**Listed records**.
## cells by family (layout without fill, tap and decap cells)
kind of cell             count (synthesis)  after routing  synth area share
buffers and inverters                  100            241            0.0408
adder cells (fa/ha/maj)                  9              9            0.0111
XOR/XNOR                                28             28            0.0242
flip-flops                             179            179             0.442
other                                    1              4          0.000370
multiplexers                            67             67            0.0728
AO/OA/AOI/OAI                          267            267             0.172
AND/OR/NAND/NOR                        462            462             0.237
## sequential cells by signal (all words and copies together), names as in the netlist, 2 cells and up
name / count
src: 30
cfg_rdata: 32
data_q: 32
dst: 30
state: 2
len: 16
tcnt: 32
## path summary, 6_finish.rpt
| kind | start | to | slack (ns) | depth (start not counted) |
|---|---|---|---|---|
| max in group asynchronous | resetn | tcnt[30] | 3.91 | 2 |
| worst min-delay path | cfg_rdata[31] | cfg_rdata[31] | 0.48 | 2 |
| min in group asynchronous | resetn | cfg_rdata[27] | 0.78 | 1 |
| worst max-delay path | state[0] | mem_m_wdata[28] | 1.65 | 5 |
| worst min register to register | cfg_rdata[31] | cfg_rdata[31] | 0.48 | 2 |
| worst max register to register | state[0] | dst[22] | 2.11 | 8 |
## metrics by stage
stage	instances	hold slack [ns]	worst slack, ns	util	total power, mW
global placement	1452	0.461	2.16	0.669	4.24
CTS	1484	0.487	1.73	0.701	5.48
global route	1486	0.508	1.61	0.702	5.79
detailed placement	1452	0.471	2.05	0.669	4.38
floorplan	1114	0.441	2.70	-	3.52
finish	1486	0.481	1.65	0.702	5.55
### src/rtl/stream_mux_pkg.sv
// Shared constants and types for the stream_mux block.
package mux_pkg;

    localparam logic MODE_FIXED = 1'b0;
    localparam logic MODE_RR    = 1'b1;

    // Output stage occupancy; FULL is exactly out_valid=1.
    typedef enum logic {
        ST_EMPTY = 1'b0,
        ST_FULL  = 1'b1
    } out_state_e;

endpackage

### src/rtl/stream_mux_if.sv
// Handshake bundle between N producers, the mux and its single consumer.
interface stream_mux_if #(
    parameter int WIDTH = 8,
    parameter int N     = 4
);
    localparam int SEL_W = $clog2(N);

    logic [N*WIDTH-1:0] in_data;
    logic [N-1:0]       in_valid;
    logic [N-1:0]       in_ready;
    logic               mode;
    logic [SEL_W-1:0]   sel;
    logic [WIDTH-1:0]   out_data;
    logic               out_valid;
    logic               out_ready;
    logic [SEL_W-1:0]   grant;

    modport slave (
        input  in_data, in_valid, mode, sel, out_ready,
        output in_ready, out_data, out_valid, grant
    );

    modport master (
        output in_data, in_valid, mode, sel, out_ready,
        input  in_ready, out_data, out_valid, grant
    );

endinterface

**Exercise description**. Print all the data exactly.

**Response area**.
## cells by family (layout without fill, tap and decap cells)
kind of cell             count (synthesis)  after routing  synth area share
buffers and inverters                  100            241            0.0408
adder cells (fa/ha/maj)                  9              9            0.0111
XOR/XNOR                                28             28            0.0242
flip-flops                             179            179             0.442
other                                    1              4          0.000370
multiplexers                            67             67            0.0728
AO/OA/AOI/OAI                          267            267             0.172
AND/OR/NAND/NOR                        462            462             0.237
## sequential cells by signal (all words and copies together), names as in the netlist, 2 cells and up
name / count
src: 30
cfg_rdata: 32
data_q: 32
dst: 30
state: 2
len: 16
tcnt: 32
## path summary, 6_finish.rpt
| kind | start | to | slack (ns) | depth (start not counted) |
|---|---|---|---|---|
| max in group asynchronous | resetn | tcnt[30] | 3.91 | 2 |
| worst min-delay path | cfg_rdata[31] | cfg_rdata[31] | 0.48 | 2 |
| min in group asynchronous | resetn | cfg_rdata[27] | 0.78 | 1 |
| worst max-delay path | state[0] | mem_m_wdata[28] | 1.65 | 5 |
| worst min register to register | cfg_rdata[31] | cfg_rdata[31] | 0.48 | 2 |
| worst max register to register | state[0] | dst[22] | 2.11 | 8 |
## metrics by stage
stage	instances	hold slack [ns]	worst slack, ns	util	total power, mW
global placement	1452	0.461	2.16	0.669	4.24
CTS	1484	0.487	1.73	0.701	5.48
global route	1486	0.508	1.61	0.702	5.79
detailed placement	1452	0.471	2.05	0.669	4.38
floorplan	1114	0.441	2.70	-	3.52
finish	1486	0.481	1.65	0.702	5.55
### src/rtl/stream_mux_pkg.sv
// Shared constants and types for the stream_mux block.
package mux_pkg;

    localparam logic MODE_FIXED = 1'b0;
    localparam logic MODE_RR    = 1'b1;

    // Output stage occupancy; FULL is exactly out_valid=1.
    typedef enum logic {
        ST_EMPTY = 1'b0,
        ST_FULL  = 1'b1
    } out_state_e;

endpackage

### src/rtl/stream_mux_if.sv
// Handshake bundle between N producers, the mux and its single consumer.
interface stream_mux_if #(
    parameter int WIDTH = 8,
    parameter int N     = 4
);
    localparam int SEL_W = $clog2(N);

    logic [N*WIDTH-1:0] in_data;
    logic [N-1:0]       in_valid;
    logic [N-1:0]       in_ready;
    logic               mode;
    logic [SEL_W-1:0]   sel;
    logic [WIDTH-1:0]   out_data;
    logic               out_valid;
    logic               out_ready;
    logic [SEL_W-1:0]   grant;

    modport slave (
        input  in_data, in_valid, mode, sel, out_ready,
        output in_ready, out_data, out_valid, grant
    );

    modport master (
        output in_data, in_valid, mode, sel, out_ready,
        input  in_ready, out_data, out_valid, grant
    );

endinterface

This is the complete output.